Sunday, November 28, 2010

Body Project - 5 Artists.



Ann Hamilton:

Ann made a piece called "toothpick suit" she used thousands of toothpicks and layered them like a porcupine style along a suit of clothes that she wore. This piece represents and shows the human body because it reveals her vision of the constructed body and how it may be understood in space and time, but also how it can be read differently in different moments of time. It was presented in photographs -  but was served to three directions of her art making of: objects, installations and performances.
Ana Mendieta: 

Ana's piece called "Facial Hair Transplant" -  she implies a fake beard to her face and she used to her friends facial hair. Her scientific objectivity is shown challenged in her other works like this by her own physical shapes and form of her body/face.
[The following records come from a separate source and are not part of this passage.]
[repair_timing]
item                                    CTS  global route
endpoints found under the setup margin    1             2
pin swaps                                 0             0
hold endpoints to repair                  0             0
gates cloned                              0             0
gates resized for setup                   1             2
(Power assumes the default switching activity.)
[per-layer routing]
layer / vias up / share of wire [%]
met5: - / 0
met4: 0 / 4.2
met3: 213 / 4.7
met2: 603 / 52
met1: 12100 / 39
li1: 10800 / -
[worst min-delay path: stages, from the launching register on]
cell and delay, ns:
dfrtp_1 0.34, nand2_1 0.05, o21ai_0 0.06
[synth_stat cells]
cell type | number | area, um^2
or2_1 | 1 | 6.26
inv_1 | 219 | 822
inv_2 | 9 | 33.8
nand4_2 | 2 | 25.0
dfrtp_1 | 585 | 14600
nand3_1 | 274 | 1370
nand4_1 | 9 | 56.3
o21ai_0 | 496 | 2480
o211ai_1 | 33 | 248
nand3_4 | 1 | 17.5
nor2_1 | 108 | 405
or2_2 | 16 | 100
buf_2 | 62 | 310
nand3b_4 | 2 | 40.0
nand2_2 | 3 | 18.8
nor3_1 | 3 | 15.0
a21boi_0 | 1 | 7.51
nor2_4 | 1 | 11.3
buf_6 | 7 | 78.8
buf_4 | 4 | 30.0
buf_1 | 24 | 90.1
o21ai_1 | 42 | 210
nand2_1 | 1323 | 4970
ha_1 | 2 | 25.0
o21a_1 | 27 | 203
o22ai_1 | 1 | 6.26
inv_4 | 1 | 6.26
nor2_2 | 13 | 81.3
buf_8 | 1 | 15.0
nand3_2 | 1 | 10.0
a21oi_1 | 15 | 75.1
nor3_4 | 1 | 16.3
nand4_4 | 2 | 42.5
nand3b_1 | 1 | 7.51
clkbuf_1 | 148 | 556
The photograph is a side view and her face is also shown serious. She is not looking at the camera, but looking down. It also seems as though she tried to make herself like a man because the way that she slicked her hair back.




Jana Sterbak:

Jana's piece called "Vanitas: Flesh Dress for an Albino Anorectic" was made to describe the 17th century dutch still life of rotting meat, gutting candles and skulls. They were intended to fleet the nature of life, death and spiritual life.  She points the viewer towards ideas that animate her work. She shows the alienation of how humans feel from their own flesh, aging, and mortality. As you look at the dress -  the aging process takes places before your eyes. It addresses the issue with fashion, women and the body. 60 pounds of raw flank steak was stitched together.



Nick Cave: 

His "Sound-suit" pieces are usually in shapes of creatures and undefined bodies hovering a human and abstract form. He as diverse groups of the sounds suits made out of found fabrics,buttons, sequins and beads and they are all sewn together to make patterns and designs. He first makes a metal armature with a objects that range from ceramic birds, flowers, ornaments, to beads. The top figures serve as headdresses that provide a visual and textural contrast of the soft bodysuit.